En torno a las multas de tráfico hay toda una serie de leyendas urbanas. Normalmente estas versan en torno a sanciones al volante. Una de ellas es la que asegura que te pueden multar si te pillan bebiendo agua mientras conduces. Pues bien, esta afirmación tiene sus matices.

En el reglamento de Tráfico no hay un apartado específico que hable de esta conducta. Lo que sí aparece son dos artículos que regulan ciertas actitudes que pueden suponer distracciones o limitaciones en el movimiento del conductor.

Acción sancionable

Los agentes de Tráfico pueden por tanto considerar que un conductor que esté bebiendo agua al volante puede ser objeto de una infracción. Al abrir la botella estamos desviando nuestra atención del volante y lo mismo ocurre con la libertad de nuestros movimientos, que se ve claramente reducida. Por eso, aunque el reglamento no especifique concretamente el acto de beber agua al volante a la hora de ejecutar sanciones, sí que se puede interpretar dicho acto como una infracción de tráfico.

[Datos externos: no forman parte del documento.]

**config.mk**
```make
export PLATFORM = sky130hd
export DESIGN_NAME = stg_wb
export DESIGN_NICKNAME = d
export VERILOG_FILES = /design/src/rtl/stg_wb.sv
export SDC_FILE = /design/constraint.sdc
export NUM_CORES = 1
export LEC_CHECK = 0
export BUFFER_PORTS_ARGS = -buffer_cell sky130_fd_sc_hd__buf_4
export CAP_MARGIN = 20
export CORE_AREA = 2 2 186 188
export DETAILED_ROUTE_END_ITERATION = 8
export DIE_AREA = 0 0 188 190
export SYNTH_ARGS = -nofsm -noshare
export SYNTH_HDL_FRONTEND = slang
export SYNTH_SLANG_ARGS = --single-unit
```
**constraint.sdc**
```tcl
create_clock -name iw_clk -period 3.78 [get_ports iw_clk]
set_input_delay 0.189 -clock iw_clk [delete_from_list [all_inputs] [get_ports iw_clk]]
set_output_delay 0.189 -clock iw_clk [all_outputs]
set_load 0.01 [all_outputs]
```
**src/rtl/stg_wb.sv**
```systemverilog
// ---------------------------------------------------------------------------
// stg_wb -- write-back stage, directly downstream of stg_mo.
//
// The stage register captures stg_mo's trace fields (pc/instr/opc), the
// GP/SR/AR targets with their enables, and the three result buses. The
// captured entry drives the GP, SR and AR register-file write ports one
// cycle after stg_mo presents it.
//
// The block also provides:
//   - a retired-instruction counter (non-bubble captures, wraps silently);
//   - a debug halt/resume FSM (RUN -> DRAIN -> HALTED -> RUN) that raises
//     ow_stall_up so that upstream holds its outputs while the stage is
//     frozen.
//
// Optional feature (define WB_FWD_EN): forwarding buses ow_fwd_{gp,sr,ar}_*
// mirror the write currently on the register-file ports, so that the EX
// stage can bypass without waiting for the register-file write.
//
// Ports:
//   iw_clk, iw_rst_n          clock, synchronous active-low reset
//   iw_pc/instr/opc           trace fields from stg_mo (OPC_NOP = bubble)
//   iw_tgt_{gp,sr,ar}[_we]    write targets and enables
//   iw_result                 GP write data
//   iw_sr_result/ar_result    SR / AR write data
//   iw_flush                  turn the next captured entry into a bubble
//   iw_halt_req, iw_resume    debug halt request (level), resume (pulse)
//   ow_{gp,sr,ar}_{we,addr,wdata}  register-file write ports
//   ow_pc/instr/opc           registered trace copies
//   ow_retired                retired-instruction count
//   ow_stall_up               upstream must hold its outputs
//   ow_halted                 FSM is in HALTED
// ---------------------------------------------------------------------------

`ifndef HBIT_ADDR
`define HBIT_ADDR 47
`endif
`ifndef HBIT_DATA
`define HBIT_DATA 23
`endif
`ifndef HBIT_OPC
`define HBIT_OPC 5
`endif
`ifndef HBIT_TGT_GP
`define HBIT_TGT_GP 3
`endif
`ifndef HBIT_TGT_SR
`define HBIT_TGT_SR 1
`endif
`ifndef HBIT_TGT_AR
`define HBIT_TGT_AR 1
`endif
`ifndef OPC_NOP
`define OPC_NOP 6'h00
`endif
`ifndef OPC_LDur
`define OPC_LDur 6'h01
`endif

module stg_wb #(
  parameter int CNT_W       = 48,
  parameter bit HALT_ON_RST = 1'b0
) (
  input  logic                    iw_clk,
  input  logic                    iw_rst_n,
  input  logic [`HBIT_ADDR:0]     iw_pc,
  input  logic [`HBIT_DATA:0]     iw_instr,
  input  logic [`HBIT_OPC:0]      iw_opc,
  input  logic [`HBIT_TGT_GP:0]   iw_tgt_gp,
  input  logic                    iw_tgt_gp_we,
  input  logic [`HBIT_TGT_SR:0]   iw_tgt_sr,
  input  logic                    iw_tgt_sr_we,
  input  logic [`HBIT_TGT_AR:0]   iw_tgt_ar,
  input  logic                    iw_tgt_ar_we,
  input  logic [`HBIT_DATA:0]     iw_result,
  input  logic [`HBIT_ADDR:0]     iw_sr_result,
  input  logic [`HBIT_ADDR:0]     iw_ar_result,
  input  logic                    iw_flush,
  input  logic                    iw_halt_req,
  input  logic                    iw_resume,
  output logic                    ow_gp_we,
  output logic [`HBIT_TGT_GP:0]   ow_gp_addr,
  output logic [`HBIT_DATA:0]     ow_gp_wdata,
  output logic                    ow_sr_we,
  output logic [`HBIT_TGT_SR:0]   ow_sr_addr,
  output logic [`HBIT_ADDR:0]     ow_sr_wdata,
  output logic                    ow_ar_we,
  output logic [`HBIT_TGT_AR:0]   ow_ar_addr,
  output logic [`HBIT_ADDR:0]     ow_ar_wdata,
  output logic [`HBIT_ADDR:0]     ow_pc,
  output logic [`HBIT_DATA:0]     ow_instr,
  output logic [`HBIT_OPC:0]      ow_opc,
  output logic [CNT_W-1:0]        ow_retired,
  output logic                    ow_stall_up,
  output logic                    ow_halted
`ifdef WB_FWD_EN
  ,
  output logic                    ow_fwd_gp_vld,
  output logic [`HBIT_TGT_GP:0]   ow_fwd_gp,
  output logic [`HBIT_DATA:0]     ow_fwd_gp_data,
  output logic                    ow_fwd_sr_vld,
  output logic [`HBIT_TGT_SR:0]   ow_fwd_sr,
  output logic [`HBIT_ADDR:0]     ow_fwd_sr_data,
  output logic                    ow_fwd_ar_vld,
  output logic [`HBIT_TGT_AR:0]   ow_fwd_ar,
  output logic [`HBIT_ADDR:0]     ow_fwd_ar_data
`endif
);

  // One stage-register entry.
  typedef struct packed {
    logic [`HBIT_ADDR:0]   pc;
    logic [`HBIT_DATA:0]   instr;
    logic [`HBIT_OPC:0]    opc;
    logic [`HBIT_TGT_GP:0] gp;
    logic                  gp_we;
    logic [`HBIT_TGT_SR:0] sr;
    logic                  sr_we;
    logic [`HBIT_TGT_AR:0] ar;
    logic                  ar_we;
    logic [`HBIT_DATA:0]   result;
    logic [`HBIT_ADDR:0]   sr_result;
    logic [`HBIT_ADDR:0]   ar_result;
  } wb_ent_t;

  // FSM encoding.
  localparam logic [1:0] S_RUN   = 2'd0;
  localparam logic [1:0] S_DRAIN = 2'd1;
  localparam logic [1:0] S_HALT  = 2'd2;
  localparam logic [1:0] S_RST   = HALT_ON_RST ? S_HALT : S_RUN;

  logic [1:0]       state_q, state_d;
  wb_ent_t          ent_q, ent_d, ent_rst;
  logic [CNT_W-1:0] retired_q;
  logic             capture;
  logic             bubble;

  // ---------------------------------------------------------------------
  // Halt/resume FSM
  // ---------------------------------------------------------------------
  always_comb begin
    state_d = state_q;
    case (state_q)
      S_RUN:   if (iw_halt_req) state_d = S_DRAIN;
      // The drain cycle lets the entry captured on the halt edge finish
      // its write; the next edge always parks the stage.
      S_DRAIN: state_d = S_HALT;
      // Halt request dominates a simultaneous resume.
      S_HALT:  if (iw_resume && !iw_halt_req) state_d = S_RUN;
      default: state_d = S_RUN;
    endcase
  end

  // Only RUN captures. The resume edge is spent in HALTED, so nothing is
  // captured on it; capture restarts on the following edge, when upstream
  // has already seen stall drop.
  assign capture = (state_q == S_RUN);

  // ---------------------------------------------------------------------
  // Next entry
  // ---------------------------------------------------------------------
  assign bubble = iw_flush || (iw_opc == `OPC_NOP);

  always_comb begin
    ent_d           = '0;
    ent_d.pc        = iw_pc;
    ent_d.instr     = iw_instr;
    ent_d.opc       = bubble ? `OPC_NOP : iw_opc;
    ent_d.gp        = iw_tgt_gp;
    ent_d.gp_we     = iw_tgt_gp_we && !bubble;
    ent_d.sr        = iw_tgt_sr;
    ent_d.sr_we     = iw_tgt_sr_we && !bubble;
    ent_d.ar        = iw_tgt_ar;
    ent_d.ar_we     = iw_tgt_ar_we && !bubble;
    ent_d.result    = iw_result;
    ent_d.sr_result = iw_sr_result;
    ent_d.ar_result = iw_ar_result;
  end

  always_comb begin
    ent_rst     = '0;
    ent_rst.opc = `OPC_NOP;
  end

  // ---------------------------------------------------------------------
  // Stage register, retire counter, FSM state
  // ---------------------------------------------------------------------
  always_ff @(posedge iw_clk) begin
    if (!iw_rst_n) begin
      state_q   <= S_RST;
      ent_q     <= ent_rst;
      retired_q <= '0;
    end else begin
      state_q <= state_d;
      if (capture) begin
        ent_q <= ent_d;
        if (!bubble) retired_q <= retired_q + CNT_W'(1);
      end else if (state_q == S_DRAIN) begin
        // Entering HALTED: drop the enables so the drained entry is not
        // written a second time, neither while parked nor right after
        // resume (the resume edge captures nothing).
        ent_q.gp_we <= 1'b0;
        ent_q.sr_we <= 1'b0;
        ent_q.ar_we <= 1'b0;
      end
    end
  end

  // ---------------------------------------------------------------------
  // Outputs: all data comes straight from the stage register
  // ---------------------------------------------------------------------
  assign ow_gp_we    = ent_q.gp_we;
  assign ow_gp_addr  = ent_q.gp;
  assign ow_gp_wdata = ent_q.result;
  assign ow_sr_we    = ent_q.sr_we;
  assign ow_sr_addr  = ent_q.sr;
  assign ow_sr_wdata = ent_q.sr_result;
  assign ow_ar_we    = ent_q.ar_we;
  assign ow_ar_addr  = ent_q.ar;
  assign ow_ar_wdata = ent_q.ar_result;
  assign ow_pc       = ent_q.pc;
  assign ow_instr    = ent_q.instr;
  assign ow_opc      = ent_q.opc;
  assign ow_retired  = retired_q;
  assign ow_stall_up = (state_q != S_RUN);
  assign ow_halted   = (state_q == S_HALT);

`ifdef WB_FWD_EN
  assign ow_fwd_gp_vld  = ent_q.gp_we;
  assign ow_fwd_gp      = ent_q.gp;
  assign ow_fwd_gp_data = ent_q.result;
  assign ow_fwd_sr_vld  = ent_q.sr_we;
  assign ow_fwd_sr      = ent_q.sr;
  assign ow_fwd_sr_data = ent_q.sr_result;
  assign ow_fwd_ar_vld  = ent_q.ar_we;
  assign ow_fwd_ar      = ent_q.ar;
  assign ow_fwd_ar_data = ent_q.ar_result;
`endif

endmodule

```
==> impl_metrics.py <==
metrics = {
    "floorplan": {
        "initial_core_util": 0.2776,
        "fp.dieW_um": 188,
        "rows": 68,
        "core_area_um2": 33950,
        "die_height_um": 190,
        "num_io_pins": 473,
        "die_area_um2": 35720,
    },
    "cts": {
        "cts_hold_buf": 218,
        "cts_tree": "done",
        "cts_buffers": 30,
        "clk_latency_ns": 0.55,
        "clock_sinks": 259,
        "htree_levels": 1,
        "postCtsSetupBuffers": 0,
        "cts_buffer_depth": 3,
        "cts_root_buf": "clkbuf_16",
        "clkTransAtPathRegs_ns": 0.06,
        "ctsResizeCount": 0,
    },
    "outcome": {
        "status": "finished clean",
    },
    "global_routing": {
        "grt_pass1_wl_um": 54070,
        "grt_max_degree": 208,
        "grt_usage": 0.1836,
        "overflow": 0,
        "grt_pass1_vias": 10160,
        "antenna_found_initial": 1,
    },
    "timing": {
        "fmax_mhz": 379.7,
        "slew_viol_final": 0,
        "timing.final.crit_share": 0.6967,
        "finalCriticalPeriod_ns": 2.633,
        "setup_ws_ns": 1.147,
        "skew_ns": 0.01228,
        "finalSetupTns_ns": 0,
        "slew_headroom": 0.1992,
        "setup_viol": 0,
        "rsz0062_at_grt": "false",
        "hold_viol_final": 0,
        "worst_slew_pin_slew_ns": 1.201,
    },
    "synthesis": {
        "synthTopCellsByArea": "dfxtp_1 55%, nand2_1 17%, a21oi_1 12%, clkbuf_1 2.9%, nand4_1 1.4%",
        "synthArstFlopShare": 0,
        "yosysMostFrequentCell": "nand2_1",
        "ys_top_cells_by_count": "426 x nand2_1, 259 x dfxtp_1, 234 x a21oi_1",
        "syn_inst": 1180,
        "yosys_warnings": 0,
        "seq_area_frac_synth": 0.5502,
        "synth_seq_cells": 259,
        "syn_area_per_cell_um2": 7.986,
        "synth_ff_type": "dfxtp_1",
        "synth-edff-count": 0,
        "syn_area_um2": 9424,
        "synth_cell_types": 40,
        "syn_nets": 1395,
        "synth_top_cell_by_area": "dfxtp_1",
        "synthDominantCellAreaShare": 0.5502,
    },
    "power_and_ir_drop": {
        "vdd_ir_drop_max_v": 0.0004257,
        "p_leak_nw": 7.323,
        "p_per_area_nw_per_um2": 433.1,
    },
    "setup_path": {
        "critPathLaunchType": "register",
        "crit_type": "reg2reg",
        "crit_slowest_cell": "or4_1",
        "worstPathMaxFanout": 28,
        "crit_path_end_kind": "register",
        "crit_chain": "nand4_1 -> nor3_1 -> buf_4 -> nand3_1 -> or4_1 -> a21oi_1",
        "cp_slowest_stage_delay_ns": 0.72,
        "worst_ep_arrival_time_ns": 3.10,
        "critical_path.top_delay_family": "simple AND/OR/NAND/NOR gates",
        "crit_buf_inv": 1,
        "critPathRequiredTime_ns": 4.25,
    },
    "cells_and_area": {
        "area_growth_pct": 75.80,
        "layout-drive-gt1-share": 0.2900,
        "fillCellCount": 3084,
        "nets": 2046,
    },
    "detailed_routing": {
        "vias_per_cell": 4.559,
        "drc_errors": 0,
        "wl_per_cell_um": 15.25,
        "dr.pass1.iters": 5,
        "via_count": 10520,
        "route.antenna.remaining_nets": 0,
        "wl_um": 35200,
        "drt_iter0_markers": 437,
    },
    "place": {
        "gp_congestion": 0.7992,
        "place_ws_ns": 1.102,
        "port_buffers": 472,
        "dp.final_hpwl_um": 22260,
    },
    "hold_path": {
        "hold_path_class": "in2reg",
    },
    "job": {
        "cap_violations": 0,
    },
}
## cell type report
cell class,instances,area [um2],area share
Timing Repair Buffer,698,5856,0.3534
Clock inverter,7,91.34,0.005513
Clock buffer,46,912.1,0.05506
Tap cell,455,569.3,0.03436
Inverter,7,36.28,0.002190
Sequential cell,259,5185,0.3130
Antenna cell,1,2.502,0.0001510
Multi-Input combinational cell,835,3915,0.2363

Esta interpretación por parte del agente es la que también desató la polémica en torno a la sanción que te pueden imponer por utilizar el móvil aunque no lo tengas en la mano en ese momento. Si el policía interpreta que el smartphone supone una distracción para la conducción puede ponerte una multa.

La DGT recomienda por tanto que sólo se manipule el móvil en una zona segura y cuando el coche esté parado o estacionado, no detenido como en un semáforo, donde nos pueden multar por hacerlo. Es decir, que ya sea en marcha o durante una detención, si metemos una dirección del GPS en el móvil aunque lo llevemos en un soporte homologado, nos acarreará 6 puntos y 200 euros de multa.